14 Lessons from Expert Building Teams

University of Virginia Hospital Bed Tower

Building Design + Construction magazine chronicles lessons learned from four teams on expanding and renovating occupied hospitals.  SmithGroup contributed their insights from the renovation of the University of Virginia Medical Center.

The University of Virginia Medical Center is adding 50,000 sf and 72 universal patient beds to its 500-bed, 20-year-old hospital. Another 50,000 sf of space will be renovated during the $54 million project. The overall $150 million expansion of the medical center campus also includes construction of a new cancer center (architect is ZGF) and a parking garage. The Building Team consists of a Mid-Atlantic-based group from Gilbane Building (CM, not at risk) and a design team from SmithGroup's Washington, DC, office.

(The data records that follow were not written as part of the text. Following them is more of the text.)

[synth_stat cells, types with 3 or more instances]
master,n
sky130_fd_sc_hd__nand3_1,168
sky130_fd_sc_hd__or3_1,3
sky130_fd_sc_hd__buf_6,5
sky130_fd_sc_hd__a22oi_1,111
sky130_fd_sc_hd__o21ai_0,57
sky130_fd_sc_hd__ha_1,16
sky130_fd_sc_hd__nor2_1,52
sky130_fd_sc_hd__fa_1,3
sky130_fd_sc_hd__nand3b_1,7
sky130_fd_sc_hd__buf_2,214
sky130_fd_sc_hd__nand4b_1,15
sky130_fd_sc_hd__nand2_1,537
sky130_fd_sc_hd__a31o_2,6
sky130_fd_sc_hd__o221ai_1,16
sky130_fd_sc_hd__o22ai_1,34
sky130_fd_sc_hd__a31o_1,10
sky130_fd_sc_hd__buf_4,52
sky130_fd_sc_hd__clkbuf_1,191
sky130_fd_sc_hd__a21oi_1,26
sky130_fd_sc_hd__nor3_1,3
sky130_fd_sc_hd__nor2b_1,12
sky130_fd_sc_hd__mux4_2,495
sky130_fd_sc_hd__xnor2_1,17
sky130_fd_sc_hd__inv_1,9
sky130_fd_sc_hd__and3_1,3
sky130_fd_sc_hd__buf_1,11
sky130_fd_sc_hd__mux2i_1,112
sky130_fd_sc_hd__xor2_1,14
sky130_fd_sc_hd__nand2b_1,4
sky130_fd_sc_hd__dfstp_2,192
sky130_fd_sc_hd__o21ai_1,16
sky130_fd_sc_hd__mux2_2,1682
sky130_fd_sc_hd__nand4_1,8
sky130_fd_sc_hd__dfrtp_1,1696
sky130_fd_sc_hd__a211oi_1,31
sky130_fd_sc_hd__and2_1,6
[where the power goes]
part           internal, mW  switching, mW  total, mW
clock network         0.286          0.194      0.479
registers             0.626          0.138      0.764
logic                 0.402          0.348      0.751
<file path="config.mk">
export PLATFORM = sky130hd
export DESIGN_NAME = link_token_sched
export DESIGN_NICKNAME = d
export VERILOG_FILES = /design/src/rtl/link_sched_pkg.sv /design/src/rtl/rr_arbiter.sv /design/src/rtl/link_token_sched.sv
export SDC_FILE = /design/constraint.sdc
export NUM_CORES = 1
export LEC_CHECK = 0
export BUFFER_PORTS_ARGS = -buffer_cell sky130_fd_sc_hd__buf_2
export CAP_MARGIN = 10
export CORE_MARGIN = 8
export CORE_UTILIZATION = 23
export CTS_CLUSTER_SIZE = 25
export DETAILED_ROUTE_END_ITERATION = 16
export GPL_TIMING_DRIVEN = 0
export MAX_ROUTING_LAYER = met4
export SLEW_MARGIN = 20
export SYNTH_ARGS = -nofsm -noshare
export SYNTH_HDL_FRONTEND = slang
export SYNTH_SLANG_ARGS = --single-unit
</file>
<file path="constraint.sdc">
create_clock -name i_clk -period 3.19 [get_ports i_clk]
set_input_delay 0.638 -clock i_clk [delete_from_list [all_inputs] [get_ports i_clk]]
set_output_delay 0.638 -clock i_clk [all_outputs]
set_load 0.1 [all_outputs]
</file>
## config.mk

```make
export PLATFORM = sky130hd
export DESIGN_NAME = match_event_logger
export DESIGN_NICKNAME = d
export VERILOG_FILES = /design/src/rtl/match_log_pkg.sv /design/src/rtl/match_log_fifo.sv /design/src/rtl/match_event_logger.sv
export SDC_FILE = /design/constraint.sdc
export NUM_CORES = 1
export LEC_CHECK = 0
export ABC_AREA = 1
export BUFFER_PORTS_ARGS = -buffer_cell sky130_fd_sc_hd__buf_2
export CAP_MARGIN = 10
export CELL_PAD_IN_SITES_DETAIL_PLACEMENT = 1
export CELL_PAD_IN_SITES_GLOBAL_PLACEMENT = 2
export CORE_ASPECT_RATIO = 0.9
export CORE_MARGIN = 2
export CORE_UTILIZATION = 33
export DETAILED_ROUTE_END_ITERATION = 8
export MAX_ROUTING_LAYER = met4
export PLACE_DENSITY = 0.81
export REMOVE_ABC_BUFFERS = 1
export SYNTH_ARGS = -nofsm -noshare
export SYNTH_HDL_FRONTEND = slang
export SYNTH_SLANG_ARGS = --single-unit
```

## constraint.sdc

```tcl
create_clock -name clock -period 2.6 [get_ports clock]
set_clock_uncertainty 0.05 [all_clocks]
set_input_delay 0.26 -clock clock [delete_from_list [all_inputs] [get_ports clock]]
set_output_delay 0.26 -clock clock [all_outputs]
set_load 0.05 [all_outputs]
```
**src/rtl/core_seq_ctrl.sv**
```systemverilog
`default_nettype none
// ============================================================================
// core_seq_ctrl : per-tile instruction sequencer for the PE array core
//   weight fetch/load, propagation gap, activation fetch/execute, psum drain
// Revision: 1.0
// ============================================================================
module core_seq_ctrl #(
  parameter int ROW      = 8,
  parameter int COL      = 8,
  parameter int ADDR_BW  = 11,
  parameter int PROP_GAP = ROW + COL
) (
  input  logic               clk,
  input  logic               reset,
  input  logic               start,
  input  logic [ADDR_BW-1:0] w_base,
  input  logic [ADDR_BW-1:0] x_base,
  input  logic [ADDR_BW-1:0] p_base,
  input  logic [ADDR_BW-1:0] num_act,
  input  logic               relu_en,
  input  logic               acc_en,
  input  logic               ofifo_valid,
  output logic [34:0]        inst,
  output logic               busy,
  output logic               done
);

  localparam logic [34:0]        c_IDLE_INST = 35'h1_800C_0000;
  localparam logic [ADDR_BW-1:0] c_COL       = ADDR_BW'(COL);
  localparam logic [ADDR_BW-1:0] c_COL_M1    = ADDR_BW'(COL - 1);
  localparam logic [ADDR_BW-1:0] c_GAP_M1    = ADDR_BW'(PROP_GAP - 1);

  typedef enum logic [2:0] {
    S_IDLE   = 3'd0,
    S_WFETCH = 3'd1,
    S_WLOAD  = 3'd2,
    S_WPROP  = 3'd3,
    S_XFETCH = 3'd4,
    S_EXEC   = 3'd5,
    S_DRAIN  = 3'd6,
    S_FIN    = 3'd7
  } state_t;

  state_t             r_state;
  logic [ADDR_BW-1:0] r_cnt;
  logic [ADDR_BW-1:0] r_w_base;
  logic [ADDR_BW-1:0] r_x_base;
  logic [ADDR_BW-1:0] r_p_base;
  logic [ADDR_BW-1:0] r_num;
  logic               r_relu;
  logic               r_acc;

  logic [ADDR_BW-1:0] w_num_eff;
  logic [ADDR_BW-1:0] w_num_m1;

  assign w_num_eff = (num_act == '0) ? ADDR_BW'(1) : num_act;
  assign w_num_m1  = r_num - ADDR_BW'(1);

  // SRAM read issued on idx < limit; l0_wr lags the read address by one cycle.
  function automatic logic [34:0] fetch_word(input logic [ADDR_BW-1:0] base,
                                             input logic [ADDR_BW-1:0] idx,
                                             input logic               rd_en,
                                             input logic               wr_en);
    logic [34:0] w;
    w = c_IDLE_INST;
    if (rd_en) begin
      w[19]   = 1'b0;
      w[17:7] = base + idx;
    end
    w[2] = wr_en;
    return w;
  endfunction

  function automatic logic [34:0] drain_word(input logic [ADDR_BW-1:0] addr,
                                             input logic               relu,
                                             input logic               acc);
    logic [34:0] w;
    w        = c_IDLE_INST;
    w[34]    = relu;
    w[33]    = acc;
    w[32]    = 1'b0;
    w[31]    = 1'b0;
    w[30:20] = addr;
    w[6]     = 1'b1;
    return w;
  endfunction

  always_ff @(posedge clk or negedge reset) begin
    if (!reset) begin
      r_state  <= S_IDLE;
      r_cnt    <= '0;
      r_w_base <= '0;
      r_x_base <= '0;
      r_p_base <= '0;
      r_num    <= '0;
      r_relu   <= 1'b0;
      r_acc    <= 1'b0;
      inst     <= c_IDLE_INST;
      busy     <= 1'b0;
      done     <= 1'b0;
    end else begin
      done <= 1'b0;
      case (r_state)
        S_IDLE: begin
          inst <= c_IDLE_INST;
          if (start) begin
            r_w_base <= w_base;
            r_x_base <= x_base;
            r_p_base <= p_base;
            r_num    <= w_num_eff;
            r_relu   <= relu_en;
            r_acc    <= acc_en;
            r_cnt    <= '0;
            busy     <= 1'b1;
            r_state  <= S_WFETCH;
          end
        end

        S_WFETCH: begin
          inst <= fetch_word(r_w_base, r_cnt, r_cnt != c_COL, r_cnt != '0);
          if (r_cnt == c_COL) begin
            r_cnt   <= '0;
            r_state <= S_WLOAD;
          end else begin
            r_cnt <= r_cnt + ADDR_BW'(1);
          end
        end

        S_WLOAD: begin
          inst <= c_IDLE_INST | 35'h0_0000_0009;
          if (r_cnt == c_COL_M1) begin
            r_cnt   <= '0;
            r_state <= S_WPROP;
          end else begin
            r_cnt <= r_cnt + ADDR_BW'(1);
          end
        end

        S_WPROP: begin
          inst <= c_IDLE_INST;
          if (r_cnt == c_GAP_M1) begin
            r_cnt   <= '0;
            r_state <= S_XFETCH;
          end else begin
            r_cnt <= r_cnt + ADDR_BW'(1);
          end
        end

        S_XFETCH: begin
          inst <= fetch_word(r_x_base, r_cnt, r_cnt != r_num, r_cnt != '0);
          if (r_cnt == r_num) begin
            r_cnt   <= '0;
            r_state <= S_EXEC;
          end else begin
            r_cnt <= r_cnt + ADDR_BW'(1);
          end
        end

        S_EXEC: begin
          inst <= c_IDLE_INST | 35'h0_0000_000A;
          if (r_cnt == w_num_m1) begin
            r_cnt   <= '0;
            r_state <= S_DRAIN;
          end else begin
            r_cnt <= r_cnt + ADDR_BW'(1);
          end
        end

        // The result index only advances on cycles where the FIFO offers data.
        S_DRAIN: begin
          if (ofifo_valid) begin
            inst <= drain_word(r_p_base + r_cnt, r_relu, r_acc);
            if (r_cnt == w_num_m1) begin
              r_cnt   <= '0;
              r_state <= S_FIN;
            end else begin
              r_cnt <= r_cnt + ADDR_BW'(1);
            end
          end else begin
            inst <= c_IDLE_INST;
          end
        end

        S_FIN: begin
          inst    <= c_IDLE_INST;
          done    <= 1'b1;
          busy    <= 1'b0;
          r_state <= S_IDLE;
        end

        default: begin
          inst    <= c_IDLE_INST;
          busy    <= 1'b0;
          r_cnt   <= '0;
          r_state <= S_IDLE;
        end
      endcase
    end
  end

endmodule
`default_nettype wire

```
**config.mk**
```make
export PLATFORM = sky130hd
export DESIGN_NAME = core_seq_ctrl
export DESIGN_NICKNAME = d
export VERILOG_FILES = /design/src/rtl/core_seq_ctrl.sv
export SDC_FILE = /design/constraint.sdc
export NUM_CORES = 1
export LEC_CHECK = 0
export CAP_MARGIN = 0
export CORE_ASPECT_RATIO = 1.75
export CORE_MARGIN = 2
export CORE_UTILIZATION = 40
export DETAILED_ROUTE_END_ITERATION = 10
export MAX_ROUTING_LAYER = met4
export SYNTH_ARGS = -nofsm -noshare
export SYNTH_HDL_FRONTEND = slang
export SYNTH_SLANG_ARGS = --single-unit
```
**constraint.sdc**
```tcl
create_clock -name clk -period 6.9 [get_ports clk]
set_input_delay 0.69 -clock clk [delete_from_list [all_inputs] [get_ports clk]]
set_output_delay 0.69 -clock clk [all_outputs]
set_load 0.01 [all_outputs]
```
== Yosys cells after proc, flatten, opt, wreduce, memory -nomap -nowiden ==
Cells that the tools add are included.

* Register bits: 97
* Word-level logic and storage cells: 75

* Add/sub/neg operators: 5
* Equality and inequality tests: 22
* Mux-type cells: 27
* Reductions and logical operators: 10

{| class="wikitable"
|+ Operators by type and width
! operator !! count
|-
| $pmux W35 S6 || 1
|-
| $mux W11 || 10
|-
| $pmux W11 S7 || 1
|-
| $mux W35 || 1
|-
| $add A11 B11 Y11 || 3
|-
| $mux W3 || 8
|-
| $pmux W3 S8 || 1
|-
| $eq A11 B11 Y1 || 2
|-
| $eq A11 B4 Y1 const B || 2
|-
| $ne A2 B2 Y1 const B || 8
|-
| $eq A3 B3 Y1 const B || 4
|-
| $add A11 B1 Y11 const B || 1
|-
| $eq A11 B3 Y1 const B || 1
|-
| $logic_not A11 Y1 || 1
|-
| $ne A11 B11 Y1 || 1
|-
| $ne A11 B4 Y1 const B || 1
|-
| $reduce_bool A11 Y1 || 1
|-
| $sub A11 B1 Y11 const B || 1
|-
| $reduce_and A8 Y1 || 1
|-
| $reduce_bool A7 Y1 || 1
|-
| $eq A3 B2 Y1 const B || 2
|-
| $mux W1 || 4
|-
| $reduce_and A2 Y1 || 2
|-
| $eq A3 B1 Y1 const B || 1
|-
| other kinds (5) || 5
|}

== Depth between registers and ports, before layout ==
* Depth in word-level cells: 5
* Mapped depth: 10

== Worst setup path before layout ==
Ideal clock, no wire load.

* Path type: flip-flop to flip-flop
* Start: register r_cnt[0]
* End: register inst[30]
* Arrival: 2.360 ns
* Data required time: 6.769 ns
* Path slack: 4.409 ns
* Cell stages (with the launch flop): 10
* Path buffers: 0
* Period minus slack after synthesis: 2.491 ns
* Cells stage by stage: dfrtp_1 -> ha_1 -> fa_1 -> a21oi_1 -> nor2b_1 -> or3_1 -> a2111oi_0 -> o41ai_1 -> xnor2_1 -> nor2_1

* Longest elaborated chain between the ends: 3

{| class="wikitable"
|+ Ends and longest elaborated chain
! what !! RTL line !! source
|-
| start, declared || 45 || <nowiki>logic [ADDR_BW-1:0] r_cnt;</nowiki>
|-
| start signal, assigned || 125 || <nowiki>r_cnt <= r_cnt + ADDR_BW'(1);</nowiki>
|-
| start signal, assigned || 135 || <nowiki>r_cnt <= r_cnt + ADDR_BW'(1);</nowiki>
|-
| start signal, assigned || 145 || <nowiki>r_cnt <= r_cnt + ADDR_BW'(1);</nowiki>
|-
| $add A11 B11 Y11 || 172 || <nowiki>inst <= drain_word(r_p_base + r_cnt, r_relu, r_acc);</nowiki>
|-
| $mux W35 || 171 || <nowiki>if (ofifo_valid) begin</nowiki>
|-
| $pmux W35 S6 || 103 || <nowiki>case (r_state)</nowiki>
|-
| end signal, assigned || 105 || <nowiki>inst <= c_IDLE_INST;</nowiki>
|-
| end signal, assigned || 172 ||
|-
| end signal, assigned || 180 || <nowiki>inst <= c_IDLE_INST;</nowiki>
|-
| end, declared || 23 || <nowiki>output logic [34:0] inst,</nowiki>
|}

No other way between the ends.
A chain may end at the register's enable or synchronous reset.

== Final worst setup path ==
Same ends and word-level chain as after synthesis.
<file path="config.mk">
export PLATFORM = sky130hd
export DESIGN_NAME = reg_bank
export DESIGN_NICKNAME = d
export VERILOG_FILES = /design/src/rtl/reg_bank.sv
export SDC_FILE = /design/constraint.sdc
export NUM_CORES = 1
export LEC_CHECK = 0
export CAP_MARGIN = 20
export CORE_MARGIN = 3
export CORE_UTILIZATION = 44
export CTS_CLUSTER_SIZE = 20
export DETAILED_ROUTE_END_ITERATION = 10
export GPL_TIMING_DRIVEN = 0
export PLACE_DENSITY = 0.83
export SLEW_MARGIN = 20
export SYNTH_ARGS = -nofsm -noshare
export SYNTH_HDL_FRONTEND = slang
export SYNTH_SLANG_ARGS = --single-unit
</file>
<file path="constraint.sdc">
create_clock -name clk -period 4.29 [get_ports clk]
set_clock_uncertainty 0.1 [all_clocks]
set_input_delay 0.6435 -clock clk [delete_from_list [all_inputs] [get_ports clk]]
set_output_delay 0.6435 -clock clk [all_outputs]
set_load 0.02 [all_outputs]
</file>
<file path="src/rtl/reg_bank.sv">
// reg_bank: W-entry, N-bit register bank with one write port, a combinational
// read port, per-entry valid flags with a live count, and a sequential clear
// engine that walks every entry once. Entry 0 is the most-significant slice
// of q and the most-significant bit of valid.
module reg_bank #(
  parameter int unsigned W = 8,
  parameter int unsigned N = 16
) (
  input  logic                  clk,
  input  logic                  rst,
  input  logic                  we,
  input  logic [$clog2(W)-1:0]  waddr,
  input  logic [N-1:0]          wdata,
  input  logic [$clog2(W)-1:0]  raddr,
  output logic [N-1:0]          rdata,
  input  logic                  clr,
  output logic                  busy,
  output logic [W-1:0]          valid,
  output logic [$clog2(W):0]    count,
  output logic [W*N-1:0]        q
);

  localparam int unsigned AW = $clog2(W);
  localparam int unsigned CW = AW + 1;
  localparam logic [AW-1:0] LAST = AW'(W - 1);

  typedef enum logic [0:0] {
    IDLE  = 1'b0,
    CLEAR = 1'b1
  } state_t;

  state_t        state;
  state_t        state_nxt;
  logic [AW-1:0] ptr;
  logic [N-1:0]  mem [W];
  logic [W-1:0]  ent_vld;
  logic [CW-1:0] cnt;

  logic          wr_en;
  logic          clr_en;
  logic          clr_start;

  // State register
  always_ff @(posedge clk or posedge rst) begin
    if (rst) begin
      state <= IDLE;
    end else begin
      state <= state_nxt;
    end
  end

  // Next-state logic: clear starts from IDLE, ends after the last entry
  always_comb begin
    state_nxt = state;
    case (state)
      IDLE:    if (clr) state_nxt = CLEAR;
      CLEAR:   if (ptr == LAST) state_nxt = IDLE;
      default: state_nxt = IDLE;
    endcase
  end

  // Output/control decode: clear beats write in IDLE; CLEAR drops writes
  always_comb begin
    wr_en     = 1'b0;
    clr_en    = 1'b0;
    clr_start = 1'b0;
    busy      = 1'b0;
    case (state)
      IDLE: begin
        clr_start = clr;
        wr_en     = we && !clr;
      end
      CLEAR: begin
        clr_en = 1'b1;
        busy   = 1'b1;
      end
      default: ;
    endcase
  end

  // Clear pointer: reset to 0 at start, advance once per CLEAR cycle
  always_ff @(posedge clk or posedge rst) begin
    if (rst) begin
      ptr <= '0;
    end else if (clr_start) begin
      ptr <= '0;
    end else if (clr_en) begin
      ptr <= (ptr == LAST) ? '0 : ptr + AW'(1);
    end
  end

  // Entry storage and valid flags
  always_ff @(posedge clk or posedge rst) begin
    if (rst) begin
      for (int k = 0; k < int'(W); k++) begin
        mem[k] <= '0;
      end
      ent_vld <= '0;
    end else if (wr_en) begin
      mem[waddr]     <= wdata;
      ent_vld[waddr] <= 1'b1;
    end else if (clr_en) begin
      mem[ptr]     <= '0;
      ent_vld[ptr] <= 1'b0;
    end
  end

  // Valid count tracks popcount of flags by edge-wise inc/dec
  always_ff @(posedge clk or posedge rst) begin
    if (rst) begin
      cnt <= '0;
    end else if (wr_en && !ent_vld[waddr]) begin
      cnt <= cnt + CW'(1);
    end else if (clr_en && ent_vld[ptr]) begin
      cnt <= cnt - CW'(1);
    end
  end

  assign count = cnt;
  assign rdata = mem[raddr];

  // Pack entries and flags with entry 0 in the most-significant position
  for (genvar k = 0; k < int'(W); k++) begin : g_pack
    assign q[(W-k)*N-1 -: N] = mem[k];
    assign valid[W-1-k]      = ent_vld[k];
  end

endmodule

</file>
### config.mk
export PLATFORM = sky130hd
export DESIGN_NAME = clk_period_meter
export DESIGN_NICKNAME = d
export VERILOG_FILES = /design/src/rtl/clk_period_meter.sv
export SDC_FILE = /design/constraint.sdc
export NUM_CORES = 1
export LEC_CHECK = 0
export CORE_MARGIN = 1
export CORE_UTILIZATION = 42
export CTS_CLUSTER_DIAMETER = 50
export DETAILED_ROUTE_END_ITERATION = 6
export MAX_ROUTING_LAYER = met4
export SLEW_MARGIN = 20
export SYNTH_ARGS = -nofsm -noshare
export SYNTH_HDL_FRONTEND = slang
export SYNTH_SLANG_ARGS = --single-unit
### constraint.sdc
create_clock -name inclk -period 12.1 [get_ports inclk]
set_clock_uncertainty 0.15 [all_clocks]
set_input_delay 1.21 -clock inclk [delete_from_list [all_inputs] [get_ports inclk]]
set_output_delay 1.21 -clock inclk [all_outputs]
set_load 0.02 [all_outputs]
### src/rtl/clk_period_meter.sv
// ----------------------------------------------------------------------------
// clk_period_meter
//
// Receive-side monitor for a divided clock. The slow clock (sigclk) is
// synchronised into the fast inclk domain, its edges are turned into
// single-cycle rise/fall pulses, and every edge-to-edge interval is measured
// in inclk cycles. Each measurement is compared with the expected divide
// value; after LOCK_COUNT consecutive in-tolerance measurements the block
// reports lock. A missing edge for TIMEOUT cycles reports loss-of-clock.
//
// Parameters
//   SYNC_STAGES  synchroniser flops on sigclk (>= 2)
//   CNT_W        width of the half-period counter and measurement
//   LOCK_COUNT   consecutive matches needed before locked asserts (>= 1)
//   TOL          allowed |half_period - expected_div| in inclk cycles
//   TIMEOUT      inclk cycles without an edge before timeout (< 2**CNT_W)
//
// Ports
//   inclk         in   fast system clock, all logic on posedge
//   rst           in   asynchronous active-low reset
//   sigclk        in   asynchronous slow clock being measured
//   expected_div  in   expected half-period; 0 disables checking
//   rise_pulse    out  1-cycle pulse per synchronised rising edge
//   fall_pulse    out  1-cycle pulse per synchronised falling edge
//   half_period   out  last measured edge-to-edge interval
//   period_valid  out  1-cycle pulse when half_period updates
//   locked        out  level, LOCK_COUNT consecutive matches and no error since
//   err_pulse     out  1-cycle pulse on an out-of-tolerance measurement
//   timeout       out  level, no edge for TIMEOUT cycles; clears on next edge
// ----------------------------------------------------------------------------
module clk_period_meter #(
    parameter int SYNC_STAGES = 2,
    parameter int CNT_W       = 32,
    parameter int LOCK_COUNT  = 4,
    parameter int TOL         = 0,
    parameter int TIMEOUT     = 1024
) (
    input  logic             inclk,
    input  logic             rst,
    input  logic             sigclk,
    input  logic [CNT_W-1:0] expected_div,
    output logic             rise_pulse,
    output logic             fall_pulse,
    output logic [CNT_W-1:0] half_period,
    output logic             period_valid,
    output logic             locked,
    output logic             err_pulse,
    output logic             timeout
);

    localparam int                MC_W      = $clog2(LOCK_COUNT + 1);
    localparam logic [CNT_W-1:0]  CNT_MAX   = '1;
    localparam logic [CNT_W-1:0]  TOL_V     = CNT_W'(TOL);
    localparam logic [CNT_W-1:0]  TIMEOUT_V = CNT_W'(TIMEOUT);
    localparam logic [MC_W-1:0]   LOCK_LAST = MC_W'(LOCK_COUNT - 1);
    localparam logic [MC_W-1:0]   LOCK_FULL = MC_W'(LOCK_COUNT);

    typedef enum logic [1:0] {
        ST_UNARMED,
        ST_ACQUIRE,
        ST_LOCKED
    } state_t;

    logic [SYNC_STAGES-1:0] r_sync;
    logic                   r_prev;
    logic [CNT_W-1:0]       r_cnt;
    logic [MC_W-1:0]        r_match_cnt;
    state_t                 r_state;

    logic                   w_s;
    logic                   w_edge;
    logic [CNT_W-1:0]       w_cnt_inc;
    logic [CNT_W-1:0]       w_diff;
    logic                   w_chk_en;
    logic                   w_match;

    always_comb begin
        w_s       = r_sync[SYNC_STAGES-1];
        w_edge    = w_s ^ r_prev;
        // Saturating cnt+1; it is both the next counter value and the
        // interval measured when the current cycle carries an edge.
        w_cnt_inc = (r_cnt == CNT_MAX) ? CNT_MAX : r_cnt + CNT_W'(1);
        // Unsigned absolute difference: larger minus smaller.
        w_diff    = (w_cnt_inc >= expected_div) ? (w_cnt_inc - expected_div)
                                                : (expected_div - w_cnt_inc);
        w_chk_en  = (expected_div != '0);
        w_match   = w_chk_en && (w_diff <= TOL_V);
    end

    always_ff @(posedge inclk or negedge rst) begin
        if (!rst) begin
            r_sync       <= '0;
            r_prev       <= 1'b0;
            r_cnt        <= '0;
            r_match_cnt  <= '0;
            r_state      <= ST_UNARMED;
            rise_pulse   <= 1'b0;
            fall_pulse   <= 1'b0;
            half_period  <= '0;
            period_valid <= 1'b0;
            locked       <= 1'b0;
            err_pulse    <= 1'b0;
            timeout      <= 1'b0;
        end else begin
            r_sync       <= {r_sync[SYNC_STAGES-2:0], sigclk};
            r_prev       <= w_s;
            rise_pulse   <= w_s & ~r_prev;
            fall_pulse   <= ~w_s & r_prev;
            period_valid <= 1'b0;
            err_pulse    <= 1'b0;

            if (w_edge) begin
                r_cnt <= '0;
            end else begin
                r_cnt <= w_cnt_inc;
            end

            if (w_edge) begin
                timeout <= 1'b0;
                case (r_state)
                    ST_UNARMED: begin
                        // First edge only starts the interval; nothing to measure yet.
                        r_state     <= ST_ACQUIRE;
                        r_match_cnt <= '0;
                        locked      <= 1'b0;
                    end
                    ST_ACQUIRE: begin
                        period_valid <= 1'b1;
                        half_period  <= w_cnt_inc;
                        if (w_match) begin
                            if (r_match_cnt == LOCK_LAST) begin
                                r_state     <= ST_LOCKED;
                                r_match_cnt <= LOCK_FULL;
                                locked      <= 1'b1;
                            end else begin
                                r_match_cnt <= r_match_cnt + MC_W'(1);
                            end
                        end else begin
                            r_match_cnt <= '0;
                            err_pulse   <= w_chk_en;
                        end
                    end
                    ST_LOCKED: begin
                        period_valid <= 1'b1;
                        half_period  <= w_cnt_inc;
                        if (!w_match) begin
                            // A disabled check (expected_div=0) also drops lock,
                            // but without flagging an error.
                            r_state     <= ST_ACQUIRE;
                            r_match_cnt <= '0;
                            locked      <= 1'b0;
                            err_pulse   <= w_chk_en;
                        end
                    end
                    default: begin
                        r_state     <= ST_UNARMED;
                        r_match_cnt <= '0;
                        locked      <= 1'b0;
                    end
                endcase
            end else if (r_cnt == TIMEOUT_V) begin
                timeout     <= 1'b1;
                locked      <= 1'b0;
                r_match_cnt <= '0;
                r_state     <= ST_UNARMED;
            end
        end
    end

endmodule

To say the site is tight would be an understatement; there was no available land adjacent to the hospital on which an addition could be built, so the team devised a skinny, eight-story, 34-foot-deep addition that's being more or less “laminated” onto the front elevation of the hospital, over the existing lobby and main entrance, with a two-foot-eight-inch gap between the new construction and the old exterior wall. This will remain intact until the addition is closed up and the gap built out. Once that façade comes off, the area where old hospital meets new (mostly corridors and staff support spaces) is slated for renovation.

Construction started in October 2008 and is expected to wrap up in August 2011.